Wednesday, July 25, 2012

Suicidal Thoughts

Hmmm. You might be a wee bit fucked up in the head when a strange thought about suicide is on your brain. There has been many I time where I just wanted to end it all. And not in a joking matter either. Then I think, do I really want to put my family & friends through that? How disappointed would they be? How angry would they be with me?

I have come to the realization that I seek approval from those around me more than I seek approval from myself. Because in the state I am in now, if I gave zero fucks about what others thought of me.....

These bottles of Percocet & Xanax would probably do the job.


Tuesday, July 17, 2012

I'm going to become a fucking hermit

I hate feelings. I don't want them anymore. I just want to curl up in a ball and shut the world out. I'm a jumble of emotions right now and it's frustrating. I just want them taken away for a moment so I can sort it all out. I feel betrayed and logically I shouldn't but, still I do. I dunno, I kinda want to give up on life at the moment. Too bad I can't just pull a disappearing act. That would be cool but, being a responsible adult calls.

Wednesday, July 11, 2012

What is this strange feeling?

So yesterday I was hanging with my two of my close friends. I actually introduced them to each other and their friendship has grown over the past three years. They hang out quite often, talk all the time and have at times become each others support system. We spent most of the entire day together and as it went on I felt as if I was becoming an outsider. It was refreshing at times to hang out with them because of my job and then a injury that left me damn near invalid. I haven't had a chance to do a lot of activities. By the end of the day though, I was drained I just wanted to go to my room and hide and I felt a bit unsettled. I barely slept cause I just couldn't figure out what was wrong with me. Of course the middle of the night I finally settle on what this feeling is and it's.....JEALOUSY!!! And I cried.
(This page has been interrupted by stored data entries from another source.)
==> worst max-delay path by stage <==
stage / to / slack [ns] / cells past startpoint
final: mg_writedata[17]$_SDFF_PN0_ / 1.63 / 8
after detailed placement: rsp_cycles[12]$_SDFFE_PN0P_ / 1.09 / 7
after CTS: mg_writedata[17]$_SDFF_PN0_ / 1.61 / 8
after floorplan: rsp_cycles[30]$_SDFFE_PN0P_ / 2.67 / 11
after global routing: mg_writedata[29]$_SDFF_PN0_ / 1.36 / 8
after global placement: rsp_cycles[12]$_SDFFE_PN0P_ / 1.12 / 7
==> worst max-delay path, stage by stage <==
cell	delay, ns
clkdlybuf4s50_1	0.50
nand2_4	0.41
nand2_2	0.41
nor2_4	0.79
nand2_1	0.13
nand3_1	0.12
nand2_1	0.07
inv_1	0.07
This is a strange thing to me. I'm not a jealous person. Yes, I have the usual fantasies of big house, fancy cars, traveling the world, etc. etc. But I live in the real world and those fantasies are fleeting. My wistfulness comes and goes so I normally don't give it a second thought. Except maybe traveling the world, I'm a nerd I'd think it would be a great learning experience. When my friends are doing good things I am right behind them cheering them on. Normally I'm comfortable with in myself to not be bothered by a lot. I've been the fifth wheel more times than I can count. But in this case, that little ugly green monster reared its head and I didn't like it. So I spent the rest of the night breaking down why I felt the way I did. And what I figured out scared me.

I'm alone, and lonely.

I have a lot of friends, some I would consider family, and a loving biological family. But I realize that none of them truly know me. I'm to scared to let anyone know how fucked up I really am. People only see bits and pieces, not the whole picture. I don't really know if I can let some of these walls down and lay it all bare. I've always been the supportive one, the sounding board, the non-judgmental one. I don't feel comfortable enough to have someone be my sounding board.

I'm a fractured individual and I don't know how to fix it yet.